В дневниковых записях проявился новый мотив — ужас от боевых действий и массовых убийств на Востоке, о которых умалчивали официальные сводки, но рассказывали солдаты, вернувшиеся на побывку или попавшие в госпиталь. Чудовищные вещи творились и всего в часе езды от Лаубаха, в психиатрической клинике в Хадамаре. Лишь однажды Фридрих упомянул своего отца, размышляя: «Что он, сторонник мира, сказал бы об этой жуткой мясорубке?»[54]


Четвертого августа 1941 года на Лаубах упали две бомбы, не причинив вреда. Майнцу тогда повезло меньше, а через месяц Фридрих и Паулина отправились проведать родственников. По пути они увидели немало мест, разбомбленных Королевскими ВВС. Неточность попаданий и сомнительный выбор целей мало обрадовали Фридриха. Если Англия намерена победить, она должна направить на землю Германии пехоту и танковые дивизии.

Как-то раз, уже к концу их пребывания у матери Паулины, среди ночи их разбудили сирены противовоздушной обороны. На рассвете на пороге появились сестры Паулины — Кэте и Лина, последняя была с мужем, Генрихом Фарбахом[55]. Дом, в котором находились их квартиры, пострадал. Фридрих с зятем отправились сфотографировать здание и посмотреть, что можно спасти из имущества. Генрих Фарбах пнул обломки и пообещал, что в отместку люфтваффе разрушат весь Лондон. Фридрих спросил, неужели Генрих готов уничтожить целый город и убить миллион человек из-за одного здания. Оказалось — действительно готов: «Лондон кишит евреями», — мрачно произнес зять.

Беспричинной ненависти к евреям посвящены дневниковые записи следующего месяца. Истребление еврейского населения в Польше показало, как низко пали соотечественники Фридриха, и потому он гневно заявляет: «Немецкому народу надо бы уже сегодня трепетать от страха, предчувствуя неизбежность отмщения»[56]. Каждый раз, фиксируя очередную удручающую новость, он спрашивал себя, сколько еще будет продолжаться весь этот ужас.

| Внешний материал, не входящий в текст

<file path="config.mk">
export PLATFORM = sky130hd
export DESIGN_NAME = laser_lanes_obstacle
export DESIGN_NICKNAME = d
export VERILOG_FILES = /design/src/rtl/laser_lanes_obstacle.sv
export SDC_FILE = /design/constraint.sdc
export NUM_CORES = 1
export LEC_CHECK = 0
export CAP_MARGIN = 20
export CORE_MARGIN = 2
export CORE_UTILIZATION = 40
export DETAILED_ROUTE_END_ITERATION = 8
export GPL_ROUTABILITY_DRIVEN = 0
export HOLD_SLACK_MARGIN = 0.08
export PLACE_DENSITY = 0.61
export SLEW_MARGIN = 25
export SYNTH_ARGS = -nofsm -noshare
export SYNTH_HDL_FRONTEND = slang
export SYNTH_SLANG_ARGS = --single-unit
</file>
<file path="constraint.sdc">
create_clock -name clk -period 5.4 [get_ports clk]
set_input_delay 1.08 -clock clk [delete_from_list [all_inputs] [get_ports clk]]
set_output_delay 1.08 -clock clk [all_outputs]
set_load 0.1 [all_outputs]
</file>
<file path="src/rtl/laser_lanes_obstacle.sv">
// Lane laser obstacle: each shot warns, grows and fires, then moves to the next lane.
// Build option: define LASER_LFSR_ORDER_EN to pick lanes with an 8-bit LFSR instead of ping-pong.
module laser_lanes_obstacle #(
  parameter int          N_LANES      = 3,
  parameter int          ORIENT       = 0,
  parameter int          FIRST_CENTER = 367,
  parameter int          LANE_PITCH   = 100,
  parameter int          SPAN_START   = 361,
  parameter int          SPAN_END     = 661,
  parameter int          MAX_HALF     = 30,
  parameter int          HOLD_CYCLES  = 32000000,
  parameter int          GROW_CYCLES  = 3200000,
  parameter int          FIRE_CYCLES  = 32000000,
  parameter int          N_SHOTS      = 16,
  parameter logic [3:0]  SEL_CODE     = 4'b0010,
  parameter logic [11:0] WARN_RGB     = 12'h844,
  parameter logic [11:0] ACTIVE_RGB   = 12'hfff
) (
  input  logic        clk,
  input  logic        rst,
  input  logic [11:0] hcount_in,
  input  logic [11:0] vcount_in,
  input  logic [11:0] rgb_in,
  input  logic        menu_on,
  input  logic        play_selected,
  input  logic [3:0]  selected,
  input  logic        done_in,
  output logic [11:0] rgb_out,
  output logic [11:0] obstacle_x,
  output logic [11:0] obstacle_y,
  output logic        working,
  output logic        done,
  output logic [2:0]  lane_idx
);
  localparam logic [31:0] HOLD_LAST = 32'(HOLD_CYCLES - 1);
  localparam logic [31:0] GROW_LAST = 32'(GROW_CYCLES - 1);
  localparam logic [31:0] FIRE_LAST = 32'(FIRE_CYCLES - 1);
  localparam logic [11:0] HALF_FULL = 12'(MAX_HALF);
  localparam logic [15:0] SHOTS     = 16'(N_SHOTS);
  localparam logic [2:0]  LAST_LANE = 3'(N_LANES - 1);
  localparam logic [11:0] SPAN_LO   = 12'(SPAN_START);
  localparam logic [11:0] SPAN_HI   = 12'(SPAN_END);

  typedef enum logic [1:0] {S_IDLE, S_WARN, S_GROW, S_FIRE} state_t;

  state_t      r_state, w_state_next;
  logic [31:0] r_timer, w_timer_next;
  logic [11:0] r_half, w_half_next;
  logic [15:0] r_shot_cnt, w_shot_next;
  logic [2:0]  r_lane, w_lane_next;
  logic        r_dir, w_dir_next;
  logic [11:0] r_rgb, w_rgb_next;
  logic [11:0] r_obs_x, w_obs_x_next;
  logic [11:0] r_obs_y, w_obs_y_next;
  logic        r_working, r_done, w_done_next;
  logic        w_start, w_abort;
  logic [2:0]  w_step_lane;
  logic        w_step_dir;
  logic [11:0] w_center, w_lo, w_cross, w_along;
  logic [12:0] w_hi;
  logic        w_in_laser;

  assign w_start = done_in && play_selected && (selected == SEL_CODE);
  assign w_abort = menu_on || !play_selected;

  generate
    if (ORIENT == 0) begin : g_horiz
      assign w_cross = vcount_in;
      assign w_along = hcount_in;
    end else begin : g_vert
      assign w_cross = hcount_in;
      assign w_along = vcount_in;
    end
  endgenerate

  // Lower bound saturates at 0; upper bound is carried in 13 bits so it never wraps.
  assign w_center   = 12'(FIRST_CENTER + int'(r_lane) * LANE_PITCH);
  assign w_lo       = (w_center >= r_half) ? (w_center - r_half) : 12'd0;
  assign w_hi       = {1'b0, w_center} + {1'b0, r_half} + 13'd1;
  assign w_in_laser = (w_cross >= w_lo) && ({1'b0, w_cross} <= w_hi) &&
                      (w_along >= SPAN_LO) && (w_along <= SPAN_HI);

`ifdef LASER_LFSR_ORDER_EN
  logic [7:0] r_lfsr, w_lfsr_adv;
  logic [2:0] w_rand_lane;
  logic       w_shot_done;

  assign w_shot_done = (r_state == S_FIRE) && (r_timer == FIRE_LAST) && !w_abort;
  assign w_lfsr_adv  = {r_lfsr[6:0], r_lfsr[7] ^ r_lfsr[5] ^ r_lfsr[4] ^ r_lfsr[3]};
  assign w_rand_lane = 3'(w_lfsr_adv % 8'(N_LANES));
  assign w_step_lane = (w_rand_lane == r_lane) ? 3'((int'(r_lane) + 1) % N_LANES) : w_rand_lane;
  assign w_step_dir  = r_dir;

  always_ff @(posedge clk or posedge rst) begin
    if (rst) begin
      r_lfsr <= 8'h01;
    end else if (w_shot_done) begin
      r_lfsr <= w_lfsr_adv;
    end
  end
`else
  // Ping-pong: r_dir = 0 walks up, 1 walks down, reversing at either end.
  always_comb begin
    w_step_lane = r_lane;
    w_step_dir  = r_dir;
    if (N_LANES <= 1) begin
      w_step_lane = 3'd0;
    end else if (!r_dir) begin
      if (r_lane == LAST_LANE) begin
        w_step_lane = r_lane - 3'd1;
        w_step_dir  = 1'b1;
      end else begin
        w_step_lane = r_lane + 3'd1;
      end
    end else begin
      if (r_lane == 3'd0) begin
        w_step_lane = 3'd1;
        w_step_dir  = 1'b0;
      end else begin
        w_step_lane = r_lane - 3'd1;
      end
    end
  end
`endif

  always_comb begin
    w_state_next = r_state;
    w_timer_next = r_timer;
    w_half_next  = r_half;
    w_shot_next  = r_shot_cnt;
    w_lane_next  = r_lane;
    w_dir_next   = r_dir;
    w_done_next  = 1'b0;
    w_rgb_next   = rgb_in;
    w_obs_x_next = 12'd0;
    w_obs_y_next = 12'd0;

    case (r_state)
      S_IDLE: begin
        if (w_start) begin
          w_state_next = S_WARN;
          w_timer_next = 32'd0;
          w_half_next  = 12'd0;
          w_shot_next  = 16'd0;
          w_lane_next  = 3'd0;
          w_dir_next   = 1'b0;
        end
      end
      S_WARN: begin
        if (r_timer == HOLD_LAST) begin
          w_state_next = S_GROW;
          w_timer_next = 32'd0;
        end else begin
          w_timer_next = r_timer + 32'd1;
        end
      end
      S_GROW: begin
        if (r_timer == GROW_LAST) begin
          w_timer_next = 32'd0;
          w_half_next  = r_half + 12'd1;
          if (w_half_next == HALF_FULL) w_state_next = S_FIRE;
        end else begin
          w_timer_next = r_timer + 32'd1;
        end
      end
      S_FIRE: begin
        if (r_timer == FIRE_LAST) begin
          w_timer_next = 32'd0;
          w_shot_next  = r_shot_cnt + 16'd1;
          if (w_shot_next == SHOTS) begin
            w_state_next = S_IDLE;
            w_done_next  = 1'b1;
          end else begin
            w_state_next = S_WARN;
            w_half_next  = 12'd0;
            w_lane_next  = w_step_lane;
            w_dir_next   = w_step_dir;
          end
        end else begin
          w_timer_next = r_timer + 32'd1;
        end
      end
      default: w_state_next = S_IDLE;
    endcase

    if ((r_state != S_IDLE) && w_abort) begin
      w_state_next = S_IDLE;
      w_done_next  = 1'b0;
    end

    if (w_in_laser) begin
      if (r_state == S_WARN) begin
        w_rgb_next = WARN_RGB;
      end else if ((r_state == S_GROW) || (r_state == S_FIRE)) begin
        w_rgb_next   = ACTIVE_RGB;
        w_obs_x_next = hcount_in;
        w_obs_y_next = vcount_in;
      end
    end
  end

  always_ff @(posedge clk or posedge rst) begin
    if (rst) begin
      r_state    <= S_IDLE;
      r_timer    <= 32'd0;
      r_half     <= 12'd0;
      r_shot_cnt <= 16'd0;
      r_lane     <= 3'd0;
      r_dir      <= 1'b0;
      r_rgb      <= 12'd0;
      r_obs_x    <= 12'd0;
      r_obs_y    <= 12'd0;
      r_working  <= 1'b0;
      r_done     <= 1'b0;
    end else begin
      r_state    <= w_state_next;
      r_timer    <= w_timer_next;
      r_half     <= w_half_next;
      r_shot_cnt <= w_shot_next;
      r_lane     <= w_lane_next;
      r_dir      <= w_dir_next;
      r_rgb      <= w_rgb_next;
      r_obs_x    <= w_obs_x_next;
      r_obs_y    <= w_obs_y_next;
      r_working  <= (w_state_next != S_IDLE);
      r_done     <= w_done_next;
    end
  end

  assign rgb_out    = r_rgb;
  assign obstacle_x = r_obs_x;
  assign obstacle_y = r_obs_y;
  assign working    = r_working;
  assign done       = r_done;
  assign lane_idx   = r_lane;
endmodule

</file>
==> results.yml <==
sta:
  finClkSkew_ns: 0.0102
  setup_viol: 0
  max_freq_mhz: 203
  final_hold_viol_count: 0
  slew_violations: 0
  min_period_ns: 4.92
  relSlewSlack: 0.320
  timing.final.crit_share: 0.911
  worstMarginPinSlew_ns: 1.02
  finalSetupTns_ns: 0
clock_network:
  htree_levels: 3
  holdBufCountCts: 0
  tritoncts: "yes"
  cts_buffers: 9
  cts.sinks: 104
  cts_setup_buffers: 0
  clkTransAtPathRegs_ns: 0.08
  clock-root-buffer: "clkbuf_16"
  clock_path_buffers: 2
  insertion_delay_ns: 0.37
floorplan:
  initial_core_util: 0.411
  rows: 48
  die_h_um: 138
  pin_count: 86
  fp.dieArea_um2: 19000
  die_x_um: 138
  design.core.area_um2: 17400
power_and_ir_drop:
  peakVddDrop_mv: 0.194
  power.total_mw: 2.87
  power_density_nw_per_um2: 337
  power.leakage_nw: 3.59
final_layout:
  multi_input_area_um2: 4250
  n_fill_cell: 1681
  n_antenna_cell: 0
  syn_to_final_growth_pct: 19.2
  finalNetCount: 989
  final_area_um2: 8520
  regArea_um2: 2610
  drive_gt1_frac: 0.0482
run:
  cap_violations: 0
logic_synthesis:
  avgSynthCellArea_um2: 8.74
  syn_area_um2: 7150
  yosysWarningCount: 0
  syn-instance-count: 818
  ys.flop_type: "dfrtp_1"
  async_flop_share: 1.00
  synth_cell_types: 69
  synth_seq_cells: 104
  synth-edff-count: 0
  ys_seq_area_frac: 0.364
setup_path:
  r2r_start: "lane_idx[1]"
  cp.required_ns: 5.63
  path_class: "register to register"
  worstPathMaxFanout: 13
  cp.arrival_ns: 5.15
  worstSetupStartpointType: "register"
  critPathLaunch: "lane_idx[1]"
  cp-end-kind: "register"
routing:
  antenna_left: 0
  vias: 6256
  wire_per_inst_um: 16.1
  routed_via_density: 5.60
  routed_wl_um: 18000
  first_iter_violations: 361
  drc: 0
  drt-pass1-iter-count: 4
global_route:
  grtUsageTotal: 0.199
  grt_pass1_vias: 5877
  grt_max_degree: 75
  grt_pass1_wl_um: 29800
  globalRouteOverflowTotal: 0
  grt_antenna_before_repair: 0
min_path:
  hp-start: "r_shot_cnt[15]"
  hp-class: "register to register"
placed_design:
  dpl.hpwl_um: 13500
  dpl_cell_area_um2: 8220
  port_buffers: 85
outcome:
  status: "complete, no violations"
## worst paths after layout
kind | to | slack, ns | cells after the start
max | rgb_out[0] | 0.48 | 22
min | r_shot_cnt[15] | 0.50 | 2
max reg2reg | rgb_out[0] | 0.48 | 22
min reg2reg | r_shot_cnt[15] | 0.50 | 2
max in group asynchronous | lane_idx[1] | 3.18 | 3
min in group asynchronous | rgb_out[6] | 1.26 | 2
## where the power goes
part | internal (mW) | switching [mW] | leakage [nW]
sequential | 0.873 | 0.158 | 1.34
clock | 0.337 | 0.325 | 0.144
combinational | 0.511 | 0.666 | 2.10
## kinds of logic (layout without fill, tap and decap cells)
group,after synthesis,count (layout),synth area share
buffers and inverters,82,156,0.0437
DFF,104,104,0.364
other,1,2,0.000524
adders and majority gates,56,56,0.100
and+or+nand+nor,324,324,0.248
xor gates and xnor gates,32,32,0.0392
muxes,8,8,0.0121
AOI/OAI and AO/OA,211,211,0.193
## repair_timing
| action | CTS | global route |
|---|---|---|
| gates resized for setup | 0 | 2 |
| hold endpoints to repair | 0 | 0 |
| setup endpoints to repair | 0 | 34 |
## metrics by stage
step           setup slack (ns)  cells  utilization  hold WS, ns
3_3_place_gp              0.385   1102        0.472        0.473
5_1_grt                 -0.0260   1118        0.489        0.549
3_5_place_dp              0.227   1102        0.472        0.480
2_1_floorplan             0.111    819            -        0.460
4_1_cts                   0.190   1118        0.489        0.499
6_report                  0.480   1118        0.489        0.498
## critical path: stages, from the launching register on
cell and delay [ns]:
dfrtp_2 0.40, inv_1 0.09, ha_1 0.28, inv_1 0.04, ha_1 0.17, ha_1 0.29, a21oi_1 0.15, xor2_1 0.28
ha_1 0.34, nand4_1 0.16, o21ai_0 0.26, o21bai_1 0.09, a21oi_1 0.13, buf_4 0.19, nor2b_1 0.15, ha_1 0.23
nand2b_1 0.14, a21o_1 0.17, a211oi_1 0.23, o41ai_1 0.11, o21ai_1 0.36, a21o_1 0.39, o22ai_1 0.14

Ужас охватил и Америку, когда Япония внезапно атаковала американский флот в Пирл Харбор. Будучи мастерски спланированной и исполненной, по сути это была такая же вероломная военная операция, как и нападение Германии на СССР. Фридрих уже не сомневался в том, каким будет исход войны.

Неизбежный конец

У Фридриха и Паулины был очень узкий круг друзей, которым они могли доверять. Они обменивались новостями, ценили, что могут обо всем говорить открыто, и мучались тем, что это опасно делать при всех. Они не были молодыми и дерзкими, не пускали под откос поезда. За реальное сопротивление — даже за такую малость, как листовки союзников, которые они оставляли в общественных местах, — их могли казнить. Как правило, утешали они себя тем, что людям с черной душой рано или поздно перестает везти.

Когда рабочую неделю увеличили до шести дней, времени собираться с друзьями почти не осталось. По воскресеньям Фридрих и Паулина будут гулять на природе, ходить в лес, подниматься в предгорья Фогельсберга (что означает Птичья гора). Они искали место для дома, где планировали встретить старость. Хотели после войны остаться в Лаубахе, возродить местное отделение социал-демократической партии и сделать все возможное, чтобы фашисты не вернулись к власти.

В марте 1942 года они провели несколько недель на юге Германии, в городе Фройденштадте, окруженном величественными холмами массива Шварцвальд (Черный лес) и зелеными чащами. Прежде несколько раз они ездили туда с Фрицем на каникулы. Поскольку нужды армии были теперь превыше всего, это сказалось на системе железнодорожного сообщения: вагоны были набиты битком, поезда шли с опозданием, так что привычный путь занял в два раза больше времени. Обычно красочный и оживленный город превратился в большой мрачный госпиталь. Вместо беспечных туристов, слонявшихся от одной торговой лавки к другой, вдоль тротуаров хромали солдаты, находившиеся здесь на лечении, они же заполняли скамейки в парке. Вместительные отели стали военными госпиталями. Большинство магазинов закрылось; остальные работали лишь несколько часов в день. «В общем, унылая картина».